The homeland security secretary, Kristi Noem, on Wednesday compared antifa to MS-13, Hamas, Hezbollah and the Islamic State, calling the loosely affiliated network of antifascist street activists “just as dangerous” as designated terrorist organizations during a White House roundtable discussion.
“They are just as sophisticated as MS-13, as TDA [Tren de Aragua], as Isis, as Hezbollah, as Hamas, as all of them, they are just as dangerous,” Noem said. “They have an agenda to destroy us, just like the other terrorists we’ve dealt with for many, many years.”
The roundtable featured rightwing social media journalists such as Andy Ngo, Nick Sortor, Katie Daviscourt and others who cover leftwing protests.
Some of the groups Noem cited – Hamas, Hezbollah and Isis – are formally designated terrorist organizations that control territory, operate military wings, maintain command structures and have carried out mass casualty attacks including bombings, kidnappings and assassinations.
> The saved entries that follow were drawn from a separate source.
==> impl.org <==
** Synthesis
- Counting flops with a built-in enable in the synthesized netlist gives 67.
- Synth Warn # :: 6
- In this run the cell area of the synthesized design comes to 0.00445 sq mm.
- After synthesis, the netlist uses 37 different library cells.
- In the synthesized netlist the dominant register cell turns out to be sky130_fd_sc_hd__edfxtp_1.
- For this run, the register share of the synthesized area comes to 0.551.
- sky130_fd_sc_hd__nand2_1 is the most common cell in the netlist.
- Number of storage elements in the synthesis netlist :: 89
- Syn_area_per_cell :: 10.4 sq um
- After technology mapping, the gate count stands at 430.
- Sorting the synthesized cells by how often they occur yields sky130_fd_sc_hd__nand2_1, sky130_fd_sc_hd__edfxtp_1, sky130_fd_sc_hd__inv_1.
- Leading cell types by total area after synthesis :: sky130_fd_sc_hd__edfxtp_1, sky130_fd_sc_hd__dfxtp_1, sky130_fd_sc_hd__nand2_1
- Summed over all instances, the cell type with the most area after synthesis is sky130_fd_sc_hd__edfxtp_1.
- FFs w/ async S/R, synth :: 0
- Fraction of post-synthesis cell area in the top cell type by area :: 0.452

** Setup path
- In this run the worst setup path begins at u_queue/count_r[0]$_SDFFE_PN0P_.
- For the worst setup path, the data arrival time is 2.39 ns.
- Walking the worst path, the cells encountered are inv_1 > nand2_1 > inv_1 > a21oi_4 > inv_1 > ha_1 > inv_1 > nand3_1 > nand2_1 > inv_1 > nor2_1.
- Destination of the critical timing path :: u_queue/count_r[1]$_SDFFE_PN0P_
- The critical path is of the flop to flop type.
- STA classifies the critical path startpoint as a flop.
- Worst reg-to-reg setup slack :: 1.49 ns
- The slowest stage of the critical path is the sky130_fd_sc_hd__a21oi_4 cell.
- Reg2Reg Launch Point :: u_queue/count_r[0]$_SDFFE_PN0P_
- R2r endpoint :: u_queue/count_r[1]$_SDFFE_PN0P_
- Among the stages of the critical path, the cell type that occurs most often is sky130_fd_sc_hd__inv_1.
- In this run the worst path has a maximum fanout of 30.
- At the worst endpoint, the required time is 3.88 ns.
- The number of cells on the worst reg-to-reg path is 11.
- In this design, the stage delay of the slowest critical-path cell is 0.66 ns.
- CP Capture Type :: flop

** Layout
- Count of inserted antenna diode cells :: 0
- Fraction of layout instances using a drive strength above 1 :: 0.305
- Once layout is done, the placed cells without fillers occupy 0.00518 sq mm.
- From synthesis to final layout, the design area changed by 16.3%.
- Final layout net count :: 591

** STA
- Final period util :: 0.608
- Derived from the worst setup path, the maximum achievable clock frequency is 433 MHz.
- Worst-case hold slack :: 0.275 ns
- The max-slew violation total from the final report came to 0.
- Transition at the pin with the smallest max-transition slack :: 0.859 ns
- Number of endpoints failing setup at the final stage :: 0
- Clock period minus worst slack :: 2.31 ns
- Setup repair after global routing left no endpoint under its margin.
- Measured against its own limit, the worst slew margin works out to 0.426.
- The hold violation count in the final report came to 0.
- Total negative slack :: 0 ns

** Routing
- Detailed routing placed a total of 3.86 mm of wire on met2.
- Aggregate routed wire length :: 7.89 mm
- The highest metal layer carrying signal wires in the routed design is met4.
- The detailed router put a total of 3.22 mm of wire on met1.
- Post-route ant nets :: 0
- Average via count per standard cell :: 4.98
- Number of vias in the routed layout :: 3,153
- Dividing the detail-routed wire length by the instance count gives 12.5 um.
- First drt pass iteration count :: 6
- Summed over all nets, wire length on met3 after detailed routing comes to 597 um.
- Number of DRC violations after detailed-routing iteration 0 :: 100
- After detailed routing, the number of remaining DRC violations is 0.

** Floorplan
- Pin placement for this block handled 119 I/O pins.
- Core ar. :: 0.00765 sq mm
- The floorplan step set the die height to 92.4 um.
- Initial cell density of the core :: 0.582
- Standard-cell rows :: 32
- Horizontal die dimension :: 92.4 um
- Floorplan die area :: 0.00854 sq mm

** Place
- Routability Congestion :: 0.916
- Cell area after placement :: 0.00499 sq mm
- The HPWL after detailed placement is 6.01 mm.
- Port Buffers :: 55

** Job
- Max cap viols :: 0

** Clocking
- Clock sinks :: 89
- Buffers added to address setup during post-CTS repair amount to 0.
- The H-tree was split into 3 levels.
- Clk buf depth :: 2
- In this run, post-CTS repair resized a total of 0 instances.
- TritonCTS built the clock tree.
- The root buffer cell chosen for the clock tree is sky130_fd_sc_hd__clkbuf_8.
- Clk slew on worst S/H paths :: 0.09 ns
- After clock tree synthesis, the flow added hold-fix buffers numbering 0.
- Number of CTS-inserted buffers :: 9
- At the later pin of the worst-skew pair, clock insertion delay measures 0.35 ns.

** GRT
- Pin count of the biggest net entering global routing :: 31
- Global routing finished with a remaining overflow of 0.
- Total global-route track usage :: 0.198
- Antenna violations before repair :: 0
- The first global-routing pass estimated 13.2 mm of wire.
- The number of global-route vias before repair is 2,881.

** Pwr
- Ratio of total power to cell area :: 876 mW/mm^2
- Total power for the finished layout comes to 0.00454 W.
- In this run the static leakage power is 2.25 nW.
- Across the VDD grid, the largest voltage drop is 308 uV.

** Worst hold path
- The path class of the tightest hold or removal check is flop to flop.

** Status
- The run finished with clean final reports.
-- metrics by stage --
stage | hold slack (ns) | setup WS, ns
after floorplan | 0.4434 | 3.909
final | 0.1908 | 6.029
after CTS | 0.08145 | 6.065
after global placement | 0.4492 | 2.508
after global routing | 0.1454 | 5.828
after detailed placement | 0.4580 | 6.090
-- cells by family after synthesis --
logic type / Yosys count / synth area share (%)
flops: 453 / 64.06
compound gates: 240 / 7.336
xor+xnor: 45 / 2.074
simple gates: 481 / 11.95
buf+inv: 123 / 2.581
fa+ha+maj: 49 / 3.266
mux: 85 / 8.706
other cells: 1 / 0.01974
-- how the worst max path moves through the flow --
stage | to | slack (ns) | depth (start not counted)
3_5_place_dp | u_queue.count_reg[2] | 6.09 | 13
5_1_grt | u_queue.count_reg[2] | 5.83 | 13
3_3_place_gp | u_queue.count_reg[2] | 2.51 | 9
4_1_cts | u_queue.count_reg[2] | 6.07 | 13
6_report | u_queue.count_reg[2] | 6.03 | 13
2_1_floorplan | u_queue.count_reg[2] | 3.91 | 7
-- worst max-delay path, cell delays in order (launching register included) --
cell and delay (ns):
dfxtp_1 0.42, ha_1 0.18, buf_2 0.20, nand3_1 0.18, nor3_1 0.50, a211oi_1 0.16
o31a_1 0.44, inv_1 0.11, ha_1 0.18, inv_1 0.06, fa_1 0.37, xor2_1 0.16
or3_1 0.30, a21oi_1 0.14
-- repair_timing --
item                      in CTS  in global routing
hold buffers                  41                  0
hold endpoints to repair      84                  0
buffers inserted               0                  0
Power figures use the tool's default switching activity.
==> config.mk <==
export PLATFORM = sky130hd
export DESIGN_NAME = irr_queue
export DESIGN_NICKNAME = d
export VERILOG_FILES = /design/src/rtl/core/irr_pkg.sv /design/src/rtl/core/irr_queue.sv
export SDC_FILE = /design/constraint.sdc
export NUM_CORES = 1
export LEC_CHECK = 0
export BUFFER_PORTS_ARGS = -buffer_cell sky130_fd_sc_hd__buf_2
export CORE_MARGIN = 5
export CORE_UTILIZATION = 51
export DETAILED_ROUTE_END_ITERATION = 12
export GPL_TIMING_DRIVEN = 0
export HOLD_SLACK_MARGIN = 0.1
export PLACE_DENSITY = 0.84
export SLEW_MARGIN = 20
export SYNTH_ARGS = -nofsm -noshare
export SYNTH_HDL_FRONTEND = slang
export SYNTH_SLANG_ARGS = --single-unit
==> constraint.sdc <==
create_clock -name clk_i -period 2.7 [get_ports clk_i]
set_input_delay 0.54 -clock clk_i [delete_from_list [all_inputs] [get_ports clk_i]]
set_output_delay 0.54 -clock clk_i [all_outputs]
set_load 0.1 [all_outputs]
--- config.mk ---
export PLATFORM = sky130hd
export DESIGN_NAME = irr_front_flat
export DESIGN_NICKNAME = d
export VERILOG_FILES = /design/src/rtl/core/irr_pkg.sv /design/src/rtl/core/irr_if.sv /design/src/rtl/core/irr_front.sv /design/src/flat_wrapper.sv
export SDC_FILE = /design/constraint.sdc
export NUM_CORES = 2
export LEC_CHECK = 0
export BUFFER_PORTS_ARGS = -buffer_cell sky130_fd_sc_hd__buf_2
export CORE_MARGIN = 1
export CORE_UTILIZATION = 60
export DETAILED_ROUTE_END_ITERATION = 16
export PLACE_DENSITY = 0.8
export REMOVE_ABC_BUFFERS = 1
export SYNTH_ARGS = -nofsm -noshare
export SYNTH_HDL_FRONTEND = slang
export SYNTH_SLANG_ARGS = --single-unit
--- constraint.sdc ---
create_clock -name clk_i -period 15.3 [get_ports clk_i]
set_clock_uncertainty 0.05 [all_clocks]
set_input_delay 0.765 -clock clk_i [delete_from_list [all_inputs] [get_ports clk_i]]
set_output_delay 0.765 -clock clk_i [all_outputs]
set_load 0.1 [all_outputs]
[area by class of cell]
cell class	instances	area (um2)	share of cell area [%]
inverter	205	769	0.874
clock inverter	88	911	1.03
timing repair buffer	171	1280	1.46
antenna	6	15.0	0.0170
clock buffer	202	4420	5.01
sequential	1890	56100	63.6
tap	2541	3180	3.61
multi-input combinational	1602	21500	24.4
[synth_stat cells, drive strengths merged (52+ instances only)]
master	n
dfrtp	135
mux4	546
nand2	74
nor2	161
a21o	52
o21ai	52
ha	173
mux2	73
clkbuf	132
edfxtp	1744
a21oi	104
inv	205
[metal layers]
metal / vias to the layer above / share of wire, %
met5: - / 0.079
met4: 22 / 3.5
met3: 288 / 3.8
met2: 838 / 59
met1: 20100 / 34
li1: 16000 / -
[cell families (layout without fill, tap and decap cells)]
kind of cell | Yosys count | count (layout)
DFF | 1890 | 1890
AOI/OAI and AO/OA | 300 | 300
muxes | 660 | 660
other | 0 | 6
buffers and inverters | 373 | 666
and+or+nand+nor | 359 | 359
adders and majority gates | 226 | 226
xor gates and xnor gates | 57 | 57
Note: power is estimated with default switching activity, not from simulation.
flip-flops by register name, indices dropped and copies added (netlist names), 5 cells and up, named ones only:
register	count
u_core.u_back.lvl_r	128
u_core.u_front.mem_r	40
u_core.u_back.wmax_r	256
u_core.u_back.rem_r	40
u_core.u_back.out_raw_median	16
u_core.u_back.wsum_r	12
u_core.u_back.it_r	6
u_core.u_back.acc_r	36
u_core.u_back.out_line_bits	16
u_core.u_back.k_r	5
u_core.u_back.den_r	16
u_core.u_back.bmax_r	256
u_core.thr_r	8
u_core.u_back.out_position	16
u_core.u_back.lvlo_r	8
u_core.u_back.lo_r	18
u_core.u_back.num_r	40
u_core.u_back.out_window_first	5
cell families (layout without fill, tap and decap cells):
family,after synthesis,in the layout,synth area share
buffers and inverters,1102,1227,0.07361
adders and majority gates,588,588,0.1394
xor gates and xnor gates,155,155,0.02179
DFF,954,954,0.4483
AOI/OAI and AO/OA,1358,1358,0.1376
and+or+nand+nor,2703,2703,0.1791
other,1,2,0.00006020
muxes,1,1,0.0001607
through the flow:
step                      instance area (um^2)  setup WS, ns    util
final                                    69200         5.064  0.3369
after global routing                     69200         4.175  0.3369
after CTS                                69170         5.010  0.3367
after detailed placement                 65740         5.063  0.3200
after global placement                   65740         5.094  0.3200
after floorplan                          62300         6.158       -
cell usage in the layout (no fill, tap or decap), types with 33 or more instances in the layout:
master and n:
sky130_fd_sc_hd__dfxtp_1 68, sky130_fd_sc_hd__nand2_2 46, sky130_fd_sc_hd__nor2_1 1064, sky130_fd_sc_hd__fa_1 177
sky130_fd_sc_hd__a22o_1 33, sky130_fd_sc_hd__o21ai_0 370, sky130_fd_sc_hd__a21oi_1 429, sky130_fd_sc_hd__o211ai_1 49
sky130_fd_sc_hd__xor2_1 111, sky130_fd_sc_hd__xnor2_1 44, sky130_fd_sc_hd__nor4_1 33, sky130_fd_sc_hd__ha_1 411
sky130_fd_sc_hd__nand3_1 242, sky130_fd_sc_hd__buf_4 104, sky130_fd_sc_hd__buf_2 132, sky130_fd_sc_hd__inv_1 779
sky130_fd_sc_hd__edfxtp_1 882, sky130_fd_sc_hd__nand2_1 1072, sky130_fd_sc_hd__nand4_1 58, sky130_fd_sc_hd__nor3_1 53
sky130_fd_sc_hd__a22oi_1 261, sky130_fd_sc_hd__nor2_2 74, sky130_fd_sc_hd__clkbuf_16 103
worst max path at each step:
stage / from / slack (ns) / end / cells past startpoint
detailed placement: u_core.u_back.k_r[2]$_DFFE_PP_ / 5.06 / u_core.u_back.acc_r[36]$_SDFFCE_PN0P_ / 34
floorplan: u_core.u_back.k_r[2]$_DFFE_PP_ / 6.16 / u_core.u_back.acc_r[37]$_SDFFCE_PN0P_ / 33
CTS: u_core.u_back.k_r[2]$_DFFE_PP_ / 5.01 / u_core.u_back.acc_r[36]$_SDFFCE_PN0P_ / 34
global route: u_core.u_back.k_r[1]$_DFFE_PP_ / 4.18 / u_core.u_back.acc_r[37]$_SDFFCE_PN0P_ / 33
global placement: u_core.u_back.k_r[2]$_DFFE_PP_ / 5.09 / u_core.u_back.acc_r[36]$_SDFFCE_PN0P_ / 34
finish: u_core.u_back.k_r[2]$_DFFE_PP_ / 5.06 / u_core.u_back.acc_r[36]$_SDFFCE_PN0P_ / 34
`config.mk`:
```
export PLATFORM = sky130hd
export DESIGN_NAME = encoded_word_splitter_unit
export DESIGN_NICKNAME = d
export VERILOG_FILES = /design/src/hw/rtl/ews_pkg.sv /design/src/hw/rtl/ews_result_queue.sv /design/src/hw/rtl/encoded_word_splitter_unit.sv
export SDC_FILE = /design/constraint.sdc
export NUM_CORES = 1
export LEC_CHECK = 0
export BUFFER_PORTS_ARGS = -buffer_cell sky130_fd_sc_hd__buf_2
export CAP_MARGIN = 10
export CORE_ASPECT_RATIO = 0.8
export CORE_UTILIZATION = 60
export DETAILED_ROUTE_END_ITERATION = 12
export GPL_TIMING_DRIVEN = 0
export PLACE_DENSITY = 0.85
export SYNTH_ARGS = -nofsm -noshare
export SYNTH_HDL_FRONTEND = slang
export SYNTH_SLANG_ARGS = --single-unit
```
`constraint.sdc`:
```
create_clock -name clock -period 5.64 [get_ports clock]
set_input_delay 0.846 -clock clock [delete_from_list [all_inputs] [get_ports clock]]
set_output_delay 0.846 -clock clock [all_outputs]
set_load 0.03 [all_outputs]
```
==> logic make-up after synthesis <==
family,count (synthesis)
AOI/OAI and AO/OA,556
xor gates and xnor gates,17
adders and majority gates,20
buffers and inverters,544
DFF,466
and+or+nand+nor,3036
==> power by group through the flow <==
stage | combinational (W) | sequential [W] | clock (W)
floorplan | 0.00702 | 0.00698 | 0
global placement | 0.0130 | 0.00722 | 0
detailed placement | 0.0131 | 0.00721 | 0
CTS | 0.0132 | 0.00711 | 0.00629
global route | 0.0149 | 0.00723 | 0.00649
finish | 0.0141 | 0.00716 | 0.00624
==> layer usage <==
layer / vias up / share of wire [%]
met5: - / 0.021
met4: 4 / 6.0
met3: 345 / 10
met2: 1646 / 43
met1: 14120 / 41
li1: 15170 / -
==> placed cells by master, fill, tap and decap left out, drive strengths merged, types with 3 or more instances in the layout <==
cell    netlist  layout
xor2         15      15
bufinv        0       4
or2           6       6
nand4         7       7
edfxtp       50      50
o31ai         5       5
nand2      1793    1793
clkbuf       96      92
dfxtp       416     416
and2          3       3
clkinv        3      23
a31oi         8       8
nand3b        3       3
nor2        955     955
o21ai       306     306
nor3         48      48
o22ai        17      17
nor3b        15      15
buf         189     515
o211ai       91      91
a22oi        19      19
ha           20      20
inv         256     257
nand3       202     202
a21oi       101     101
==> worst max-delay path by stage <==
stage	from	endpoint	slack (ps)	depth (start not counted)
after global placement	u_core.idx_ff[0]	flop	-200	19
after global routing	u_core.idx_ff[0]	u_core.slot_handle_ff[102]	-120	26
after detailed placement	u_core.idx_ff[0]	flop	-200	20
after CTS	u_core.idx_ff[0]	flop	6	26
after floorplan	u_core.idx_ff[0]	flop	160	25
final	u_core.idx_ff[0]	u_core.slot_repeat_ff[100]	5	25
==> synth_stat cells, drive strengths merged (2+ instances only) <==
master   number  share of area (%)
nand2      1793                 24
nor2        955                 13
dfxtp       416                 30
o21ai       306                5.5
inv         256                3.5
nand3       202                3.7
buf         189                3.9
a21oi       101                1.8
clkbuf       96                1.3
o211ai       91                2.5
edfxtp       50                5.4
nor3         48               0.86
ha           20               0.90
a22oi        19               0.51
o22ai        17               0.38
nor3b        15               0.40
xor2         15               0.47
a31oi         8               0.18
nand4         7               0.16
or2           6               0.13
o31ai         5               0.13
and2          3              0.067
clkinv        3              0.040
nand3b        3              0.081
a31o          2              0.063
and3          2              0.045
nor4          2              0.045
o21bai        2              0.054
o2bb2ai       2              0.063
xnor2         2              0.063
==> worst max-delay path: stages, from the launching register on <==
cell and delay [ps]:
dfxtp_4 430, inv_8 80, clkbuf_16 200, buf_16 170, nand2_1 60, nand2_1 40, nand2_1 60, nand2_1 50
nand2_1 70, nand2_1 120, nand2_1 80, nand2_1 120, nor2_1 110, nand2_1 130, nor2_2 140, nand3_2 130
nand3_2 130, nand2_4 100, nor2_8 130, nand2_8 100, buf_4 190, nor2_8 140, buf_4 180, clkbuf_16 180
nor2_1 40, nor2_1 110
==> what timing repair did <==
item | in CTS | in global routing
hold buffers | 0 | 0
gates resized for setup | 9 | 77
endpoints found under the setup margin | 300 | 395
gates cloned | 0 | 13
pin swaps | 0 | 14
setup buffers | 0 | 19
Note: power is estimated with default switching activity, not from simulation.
--- src/design/rmta_pkg.sv ---
// Package for the two-angle rotation matrix block: payload types, angle
// constants, the Q15 multiply and the quarter-wave sine table built at elaboration.
// No dependencies.
package rmta_pkg;

    localparam int DEGREE_STEPS     = 360;
    localparam int QUADRANT_ENTRIES = 91;
    localparam int QUADRANT_W       = 7;
    localparam int ANGLE_W          = 9;
    localparam int Q15_W            = 16;

    localparam logic [ANGLE_W-1:0] QUARTER_TURN       = 9'd90;
    localparam logic [ANGLE_W-1:0] HALF_TURN          = 9'd180;
    localparam logic [ANGLE_W-1:0] THREE_QUARTER_TURN = 9'd270;
    localparam logic [ANGLE_W-1:0] FULL_TURN          = 9'd360;
    localparam logic signed [Q15_W-1:0] Q15_ONE       = 16'sd32767;

    typedef logic [ANGLE_W-1:0]        angle_t;
    typedef logic signed [Q15_W-1:0]   q15_t;

    // Sine and cosine of both angles for one transaction.
    typedef struct packed {
        q15_t sin_x;
        q15_t cos_x;
        q15_t sin_y;
        q15_t cos_y;
    } trig_t;

    // The nine entries of the product matrix, row major.
    typedef struct packed {
        q15_t m00;
        q15_t m01;
        q15_t m02;
        q15_t m10;
        q15_t m11;
        q15_t m12;
        q15_t m20;
        q15_t m21;
        q15_t m22;
    } matrix_t;

    // Sines of 0..90 degrees; the other quadrants follow by symmetry.
    typedef logic [QUADRANT_ENTRIES-1:0][Q15_W-1:0] sine_table_t;

    // Constants of the fixed-point Taylor series used to build the table.
    localparam int          FRAC_BITS = 30;
    localparam logic [63:0] PI_E15    = 64'd3141592653589793;
    localparam logic [63:0] E6        = 64'd1000000;
    localparam logic [63:0] E9        = 64'd1000000000;
    localparam logic [63:0] HALF_DEG  = 64'd180;
    localparam logic [7:0][15:0] SERIES_DIV = {
        16'd272, 16'd210, 16'd156, 16'd110, 16'd72, 16'd42, 16'd20, 16'd6
    };

    // Sine of d degrees (0..90) in unsigned Q30.
    function automatic logic [63:0] first_quadrant_sine(input int unsigned d);
        logic [63:0] q;
        logic [63:0] hi;
        logic [63:0] lo;
        logic [63:0] x;
        logic [63:0] x2;
        logic [63:0] term;
        logic [63:0] pos;
        logic [63:0] neg;
        q  = (64'(d) * PI_E15) / HALF_DEG;
        hi = q / E6;
        lo = q % E6;
        x  = ((hi << FRAC_BITS) + ((lo << FRAC_BITS) / E6)) / E9;
        x2 = (x * x) >> FRAC_BITS;
        term = x;
        pos  = x;
        neg  = '0;
        for (int n = 0; n < 8; n++) begin
            term = ((term * x2) >> FRAC_BITS) / 64'(SERIES_DIV[n]);
            if ((n % 2) == 0) begin
                neg = neg + term;
            end else begin
                pos = pos + term;
            end
        end
        return (pos > neg) ? (pos - neg) : 64'd0;
    endfunction

    // Rounded 32767 * sin(d degrees) for d in 0..359.
    function automatic logic [Q15_W-1:0] rom_value(input int unsigned d);
        int unsigned r;
        logic        negate;
        logic [63:0] s;
        logic [63:0] mag;
        negate = 1'b0;
        if (d <= 90) begin
            r = d;
        end else if (d <= 180) begin
            r = 180 - d;
        end else if (d <= 270) begin
            r = d - 180;
            negate = 1'b1;
        end else begin
            r = 360 - d;
            negate = 1'b1;
        end
        s   = first_quadrant_sine(r);
        mag = (s * 64'd32767 + (64'd1 << (FRAC_BITS - 1))) >> FRAC_BITS;
        if (mag > 64'd32767) begin
            mag = 64'd32767;
        end
        return negate ? (16'd0 - mag[Q15_W-1:0]) : mag[Q15_W-1:0];
    endfunction

    function automatic sine_table_t build_sine_table();
        sine_table_t tbl;
        for (int d = 0; d < QUADRANT_ENTRIES; d++) begin
            tbl[d] = rom_value(d);
        end
        return tbl;
    endfunction

    localparam sine_table_t SINE_TABLE = build_sine_table();

    // Q15 product: floor(a * b / 2^15), kept to 16 bits.
    function automatic q15_t q15_mul(input logic signed [Q15_W:0] a,
                                     input logic signed [Q15_W:0] b);
        logic signed [2*Q15_W+1:0] p;
        p = a * b;
        return p[Q15_W+14:15];
    endfunction

endpackage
Extremism experts have long described antifa, by contrast, as having no centralized leadership, formal membership or organizational structure, and it has generally been described by federal law enforcement as a decentralized movement of activists who engage in protest activity, some of which has included property destruction and street violence.
The roundtable comes after Donald Trump signed an executive order in September designating antifa as a “domestic terrorist organization”.
Days before the announcement, Joe Biggs, a Proud Boys leader who was convicted and then pardoned for his role on January 6, posted on X: “Who’s ready to go ANTIFA hunting? Because I know a few guys.”
During Wednesday’s roundtable, the attorney general, Pam Bondi, sat beside Trump and repeated his condemnations of antifa. “This is not activism, it’s anarchy,” she said. “We can’t and we will not let masked terrorists burn our buildings, attack our law enforcement and intimidate our communities.”
Trump also listed examples of attacks against federal agents which he has attributed to antifa, and suggested that the man charged with shooting Charlie Kirk was a member of the group. Law enforcement officials have not established a link between Tyler Robinson and any specific group.
“The epidemic of leftwing violence and antifa-inspired terror has been escalating for nearly a decade,” Trump said.
All of the witnesses who spoke during the roundtable were conservative influencers or partisan rightwing journalists, who all claimed that antifa was a terror organization without presenting any evidence.